She said the couple was sad for the babies they'd lost and she was still angry about how she was treated.
"Whether you've had a stillborn baby, whether you've had an ectopic pregnancy or whether you can't fall pregnant there's no aftercare. It's just 'how do we fix it?'"
She said the enormity of what she went through more than two years ago was only now sinking in. "I feel like I rushed everything to cope and now I'm like 'oh my gosh, now it's hit me'.
As a result of the ectopic pregnancies and subsequent removal of both fallopian tubes, Mrs Philp's eggs could no longer travel from her ovary to her uterus, with the couple using IVF to conceive their now two-year-old.
"There's a lot of stigma around infertility or loss that certain people believe you need to be a certain way along for it to count," she said.
"Whether you've lost your baby at three weeks, three months or at birth - even the sheer fact people think you need to be 12 weeks along to announce a pregnancy."
She said she realised that after 12 weeks the pregnancy was more safe or secure "but it doesn't make you any less pregnant".

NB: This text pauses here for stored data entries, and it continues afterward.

==> config.mk <==
export PLATFORM = sky130hd
export DESIGN_NAME = hazard_tracker
export DESIGN_NICKNAME = d
export VERILOG_FILES = /design/src/rtl/hazard_tracker.sv
export SDC_FILE = /design/constraint.sdc
export NUM_CORES = 1
export LEC_CHECK = 0
export ABC_AREA = 1
export BUFFER_PORTS_ARGS = -buffer_cell sky130_fd_sc_hd__buf_2
export CELL_PAD_IN_SITES_DETAIL_PLACEMENT = 0
export CELL_PAD_IN_SITES_GLOBAL_PLACEMENT = 1
export CORE_MARGIN = 1
export CORE_UTILIZATION = 34
export DETAILED_ROUTE_END_ITERATION = 8
export PLACE_DENSITY = 0.81
export SLEW_MARGIN = 10
export SYNTH_ARGS = -nofsm -noshare
export SYNTH_HDL_FRONTEND = slang
export SYNTH_SLANG_ARGS = --single-unit
==> constraint.sdc <==
create_clock -name clk -period 1.5 [get_ports clk]
set_input_delay 0.075 -clock clk [delete_from_list [all_inputs] [get_ports clk]]
set_output_delay 0.075 -clock clk [all_outputs]
set_load 0.01 [all_outputs]
===== config.mk =====
export PLATFORM = sky130hd
export DESIGN_NAME = cpu_result_display
export DESIGN_NICKNAME = d
export VERILOG_FILES = /design/src/rtl/cpu_result_display.sv
export SDC_FILE = /design/constraint.sdc
export NUM_CORES = 1
export LEC_CHECK = 0
export ABC_AREA = 1
export CAP_MARGIN = 20
export CORE_ASPECT_RATIO = 0.9
export CORE_UTILIZATION = 56
export DETAILED_ROUTE_END_ITERATION = 12
export GPL_ROUTABILITY_DRIVEN = 0
export GPL_TIMING_DRIVEN = 0
export PLACE_DENSITY = 0.81
export RECOVER_POWER = 100
export SYNTH_ARGS = -nofsm -noshare
export SYNTH_HDL_FRONTEND = slang
export SYNTH_SLANG_ARGS = --single-unit

===== constraint.sdc =====
create_clock -name clk -period 1.9 [get_ports clk]
set_input_delay 0.19 -clock clk [delete_from_list [all_inputs] [get_ports clk]]
set_output_delay 0.19 -clock clk [all_outputs]
set_load 0.005 [all_outputs]
[src/rtl/multicycle_ctrl.sv]
// Multicycle CPU control FSM: sequences fetch/decode/execute/memory/
// write-back, with a memory-stall timeout that parks the core in HALT.
module multicycle_ctrl
    import cpu_pkg::*;
#(
    parameter int MEM_TIMEOUT = 15,
    parameter int OPC_W       = 3
) (
    input  logic             clk,
    input  logic             rst,
    input  logic [OPC_W-1:0] opcode,
    input  logic             zero,
    input  logic             mem_ready,
    output logic             mem_req,
    output logic             mem_read,
    output logic             mem_write,
    output logic             i_or_d,
    output logic             ir_write,
    output logic             pc_write,
    output logic [1:0]       pc_src,
    output logic             alu_src_a,
    output logic [1:0]       alu_src_b,
    output logic [1:0]       alu_op,
    output logic [1:0]       reg_dst,
    output logic [1:0]       mem_to_reg,
    output logic             reg_write,
    output logic [2:0]       state,
    output logic             halted,
    output logic             err,
    output logic             retire
);
    state_t           state_q, state_d;
    logic [OPC_W-1:0] opc_q, opc_d;
    logic             err_q, err_d;
    logic             expired;
    ctrl_t            ctl;
    logic [2:0]       op_now, op_lat;

    assign op_now = opcode[2:0];
    assign op_lat = opc_q[2:0];

    always_ff @(posedge clk) begin
        if (rst) begin
            state_q <= S_FETCH;
            opc_q   <= '0;
            err_q   <= 1'b0;
        end else begin
            state_q <= state_d;
            opc_q   <= opc_d;
            err_q   <= err_d;
        end
    end

    always_comb begin
        state_d = state_q;
        opc_d   = opc_q;
        err_d   = err_q;
        case (state_q)
            S_FETCH: begin
                if (mem_ready) state_d = S_DECODE;
                else if (expired) begin
                    state_d = S_HALT;
                    err_d   = 1'b1;
                end
            end
            S_DECODE: begin
                opc_d = opcode;
                case (op_now)
                    OP_RTYPE, OP_ADDI, OP_LW, OP_SW: state_d = S_EXEC;
                    OP_BEQ:                          state_d = S_BRANCH;
                    OP_J, OP_JAL:                    state_d = S_FETCH;
                    default:                         state_d = S_HALT;
                endcase
            end
            S_EXEC:   state_d = (op_lat == OP_LW || op_lat == OP_SW) ? S_MEM : S_ALUWB;
            S_BRANCH: state_d = S_FETCH;
            S_MEM: begin
                if (mem_ready) state_d = (op_lat == OP_LW) ? S_MEMWB : S_FETCH;
                else if (expired) begin
                    state_d = S_HALT;
                    err_d   = 1'b1;
                end
            end
            S_MEMWB:  state_d = S_FETCH;
            S_ALUWB:  state_d = S_FETCH;
            default:  state_d = S_HALT;
        endcase
    end

    // Only DECODE may look at the live opcode; later states use the latch.
    always_comb begin
        ctl = '0;
        case (state_q)
            S_FETCH: begin
                ctl.mem_req   = 1'b1;
                ctl.mem_read  = 1'b1;
                ctl.alu_src_b = SRCB_ONE;
                ctl.alu_op    = ALU_ADD;
                if (mem_ready) begin
                    ctl.ir_write = 1'b1;
                    ctl.pc_write = 1'b1;
                    ctl.pc_src   = PC_ALU;
                end
            end
            S_DECODE: begin
                ctl.alu_src_b = SRCB_BRT;
                if (op_now == OP_J || op_now == OP_JAL) begin
                    ctl.pc_write = 1'b1;
                    ctl.pc_src   = PC_JUMP;
                    ctl.retire   = 1'b1;
                end
                if (op_now == OP_JAL) begin
                    ctl.reg_write  = 1'b1;
                    ctl.reg_dst    = DST_R7;
                    ctl.mem_to_reg = WB_PC;
                end
            end
            S_EXEC: begin
                ctl.alu_src_a = 1'b1;
                if (op_lat == OP_RTYPE) begin
                    ctl.alu_src_b = SRCB_RT;
                    ctl.alu_op    = ALU_FUNCT;
                end else begin
                    ctl.alu_src_b = SRCB_IMM;
                    ctl.alu_op    = ALU_ADD;
                end
            end
            S_BRANCH: begin
                ctl.alu_src_a = 1'b1;
                ctl.alu_src_b = SRCB_RT;
                ctl.alu_op    = ALU_SUB;
                ctl.pc_src    = PC_BRT;
                ctl.pc_write  = zero;
                ctl.retire    = 1'b1;
            end
            S_MEM: begin
                ctl.mem_req   = 1'b1;
                ctl.i_or_d    = 1'b1;
                ctl.mem_read  = (op_lat == OP_LW);
                ctl.mem_write = (op_lat == OP_SW);
                ctl.retire    = mem_ready && (op_lat == OP_SW);
            end
            S_MEMWB: begin
                ctl.reg_write  = 1'b1;
                ctl.reg_dst    = DST_RT;
                ctl.mem_to_reg = WB_MEM;
                ctl.retire     = 1'b1;
            end
            S_ALUWB: begin
                ctl.reg_write  = 1'b1;
                ctl.mem_to_reg = WB_ALU;
                ctl.reg_dst    = (op_lat == OP_RTYPE) ? DST_RD : DST_RT;
                ctl.retire     = 1'b1;
            end
            default: ctl.halted = 1'b1;
        endcase
    end

    mem_wait_timer #(.MAX(MEM_TIMEOUT)) u_timer (
        .clk      (clk),
        .rst      (rst),
        .clear    (mem_ready || (state_d != state_q)),
        .count_en (ctl.mem_req && !mem_ready),
        .expired  (expired)
    );

    assign mem_req    = ctl.mem_req;
    assign mem_read   = ctl.mem_read;
    assign mem_write  = ctl.mem_write;
    assign i_or_d     = ctl.i_or_d;
    assign ir_write   = ctl.ir_write;
    assign pc_write   = ctl.pc_write;
    assign pc_src     = ctl.pc_src;
    assign alu_src_a  = ctl.alu_src_a;
    assign alu_src_b  = ctl.alu_src_b;
    assign alu_op     = ctl.alu_op;
    assign reg_dst    = ctl.reg_dst;
    assign mem_to_reg = ctl.mem_to_reg;
    assign reg_write  = ctl.reg_write;
    assign halted     = ctl.halted;
    assign retire     = ctl.retire;
    assign state      = state_q;
    assign err        = err_q;

endmodule
==> src/rtl/sparse_pe_row.sv <==
// Row-level sparse PE: accumulates a valid 1-D convolution over three kernel rows
// into 14 partial sums, then drains them through a valid/ready port.
module sparse_pe_row
    import cnnpr_pkg::*;
(
    input  logic                              clk,
    input  logic                              reset,
    input  logic                              row_start,
    input  logic [3:0]                        row_val_num,
    input  logic                              zero_flag,
    input  logic [1:0]                        krow,
    input  logic                              en,
    input  logic [DATA_WIDTH-1:0]             act_in,
    input  logic [IDX_WIDTH-1:0]              act_index,
    input  logic [NUM_WEIGHTS*DATA_WIDTH-1:0] parallel_in,
    input  logic                              psum_ready,
    output logic                              busy,
    output logic                              row_finish_done_0,
    output logic                              row_cal_done,
    output logic                              psum_valid,
    output logic [IDX_WIDTH-1:0]              psum_index,
    output logic [ACC_WIDTH-1:0]              psum_data
);

    pe_state_e             state_q, state_d;
    logic [1:0]            krow_q, krow_d;
    logic [3:0]            n_q, n_d;
    logic [3:0]            cnt_q, cnt_d;
    logic [IDX_WIDTH-1:0]  idx_q, idx_d;
    logic [ACC_WIDTH-1:0]  acc_q [OF_WIDTH];
    logic [ACC_WIDTH-1:0]  acc_d [OF_WIDTH];

    logic                  busy_q, busy_d;
    logic                  row_finish_done_0_q, row_finish_done_0_d;
    logic                  row_cal_done_q, row_cal_done_d;
    logic                  psum_valid_q, psum_valid_d;
    logic [IDX_WIDTH-1:0]  psum_index_q, psum_index_d;
    logic [ACC_WIDTH-1:0]  psum_data_q, psum_data_d;

    logic [KERNEL_WIDTH-1:0][ACC_WIDTH-1:0] prod_s;

    pe_mac3 u_mac3 (
        .krow_sel (krow_q),
        .act      (act_in),
        .weights  (parallel_in),
        .prod     (prod_s)
    );

    // Next-state, accumulator update and next values of the registered outputs.
    always_comb begin
        state_d = state_q;
        krow_d  = krow_q;
        n_d     = n_q;
        cnt_d   = cnt_q;
        idx_d   = idx_q;
        acc_d   = acc_q;
        row_cal_done_d = 1'b0;

        case (state_q)
            ST_IDLE: begin
                if (row_start) begin
                    krow_d = clamp_krow(krow);
                    n_d    = row_val_num;
                    cnt_d  = 4'd0;
                    if (zero_flag) begin
                        state_d = ST_FINISH;
                    end else begin
                        state_d = ST_ACCUM;
                    end
                end else begin
                    state_d = ST_IDLE;
                end
            end
            ST_ACCUM: begin
                if (en) begin
                    // Column a feeds output o through tap k exactly when a == o + k.
                    for (int o = 0; o < OF_WIDTH; o++) begin
                        for (int k = 0; k < KERNEL_WIDTH; k++) begin
                            if (act_index == 4'(o + k)) begin
                                acc_d[o] = acc_d[o] + prod_s[k];
                            end else begin
                                acc_d[o] = acc_d[o];
                            end
                        end
                    end
                    cnt_d = cnt_q + 4'd1;
                    if (cnt_q == n_q) begin
                        state_d = ST_FINISH;
                    end else begin
                        state_d = ST_ACCUM;
                    end
                end else begin
                    state_d = ST_ACCUM;
                end
            end
            ST_FINISH: begin
                if (krow_q == 2'd2) begin
                    state_d = ST_DRAIN;
                    idx_d   = 4'd0;
                end else begin
                    state_d = ST_IDLE;
                end
            end
            ST_DRAIN: begin
                if (psum_ready) begin
                    if (idx_q == 4'(OF_WIDTH - 1)) begin
                        for (int o = 0; o < OF_WIDTH; o++) begin
                            acc_d[o] = '0;
                        end
                        idx_d          = 4'd0;
                        state_d        = ST_IDLE;
                        row_cal_done_d = 1'b1;
                    end else begin
                        idx_d = idx_q + 4'd1;
                    end
                end else begin
                    idx_d = idx_q;
                end
            end
            default: begin
                state_d = ST_IDLE;
            end
        endcase

        busy_d              = (state_d != ST_IDLE);
        row_finish_done_0_d = (state_d == ST_FINISH);
        psum_valid_d        = (state_d == ST_DRAIN);
        if (psum_valid_d) begin
            psum_index_d = idx_d;
            psum_data_d  = acc_q[idx_d];
        end else begin
            psum_index_d = 4'd0;
            psum_data_d  = '0;
        end
    end

    // State, accumulator and output registers with synchronous active-low reset.
    always_ff @(posedge clk) begin
        if (!reset) begin
            state_q             <= ST_IDLE;
            krow_q              <= 2'd0;
            n_q                 <= 4'd0;
            cnt_q               <= 4'd0;
            idx_q               <= 4'd0;
            for (int o = 0; o < OF_WIDTH; o++) begin
                acc_q[o] <= '0;
            end
            busy_q              <= 1'b0;
            row_finish_done_0_q <= 1'b0;
            row_cal_done_q      <= 1'b0;
            psum_valid_q        <= 1'b0;
            psum_index_q        <= 4'd0;
            psum_data_q         <= '0;
        end else begin
            state_q             <= state_d;
            krow_q              <= krow_d;
            n_q                 <= n_d;
            cnt_q               <= cnt_d;
            idx_q               <= idx_d;
            for (int o = 0; o < OF_WIDTH; o++) begin
                acc_q[o] <= acc_d[o];
            end
            busy_q              <= busy_d;
            row_finish_done_0_q <= row_finish_done_0_d;
            row_cal_done_q      <= row_cal_done_d;
            psum_valid_q        <= psum_valid_d;
            psum_index_q        <= psum_index_d;
            psum_data_q         <= psum_data_d;
        end
    end

    assign busy              = busy_q;
    assign row_finish_done_0 = row_finish_done_0_q;
    assign row_cal_done      = row_cal_done_q;
    assign psum_valid        = psum_valid_q;
    assign psum_index        = psum_index_q;
    assign psum_data         = psum_data_q;

endmodule
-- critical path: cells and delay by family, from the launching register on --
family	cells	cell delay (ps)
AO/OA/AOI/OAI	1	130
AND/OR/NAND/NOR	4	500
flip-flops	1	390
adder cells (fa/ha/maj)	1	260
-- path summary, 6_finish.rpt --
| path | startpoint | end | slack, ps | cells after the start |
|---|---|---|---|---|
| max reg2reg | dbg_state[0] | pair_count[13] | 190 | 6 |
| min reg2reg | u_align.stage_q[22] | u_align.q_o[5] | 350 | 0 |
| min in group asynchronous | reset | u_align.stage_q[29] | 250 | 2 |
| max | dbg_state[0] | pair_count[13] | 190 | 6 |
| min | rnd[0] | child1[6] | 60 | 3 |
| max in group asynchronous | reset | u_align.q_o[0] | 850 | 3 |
$ cat config.mk
export PLATFORM = sky130hd
export DESIGN_NAME = unsolved_copy_scheduler
export DESIGN_NICKNAME = d
export VERILOG_FILES = /design/src/rtl/unsolved_copy_scheduler.sv
export SDC_FILE = /design/constraint.sdc
export NUM_CORES = 2
export LEC_CHECK = 0
export CAP_MARGIN = 25
export CORE_ASPECT_RATIO = 1.75
export CORE_UTILIZATION = 50
export CTS_CLUSTER_DIAMETER = 40
export CTS_CLUSTER_SIZE = 12
export DETAILED_ROUTE_END_ITERATION = 10
export DONT_BUFFER_PORTS = 1
export PLACE_DENSITY = 0.66
export SLEW_MARGIN = 20
export SYNTH_ARGS = -nofsm -noshare
export SYNTH_HDL_FRONTEND = slang
export SYNTH_SLANG_ARGS = --single-unit
$ cat constraint.sdc
create_clock -name clk -period 8.5 [get_ports clk]
set_input_delay 1.7 -clock clk [delete_from_list [all_inputs] [get_ports clk]]
set_output_delay 1.7 -clock clk [all_outputs]
set_load 0.1 [all_outputs]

"I understand and I respect that, but if you don't make it to 12 weeks it's like it never existed, or it doesn't matter as much because you didn't announce it, so it's not real in a way."
She has also been diagnosed with adenomyosis, where cells from the uterus lining grow into the uterus muscle, and was given the option of a hysterectomy at the age of 28 which she refused. It has some similarities to endometriosis but is a separate condition.
"When I was going through it all I felt less than," Mrs Philp said. "It was 'I am a woman, I was put on this earth to do one thing and I can't do that' and it's still a really hard thing to grasp."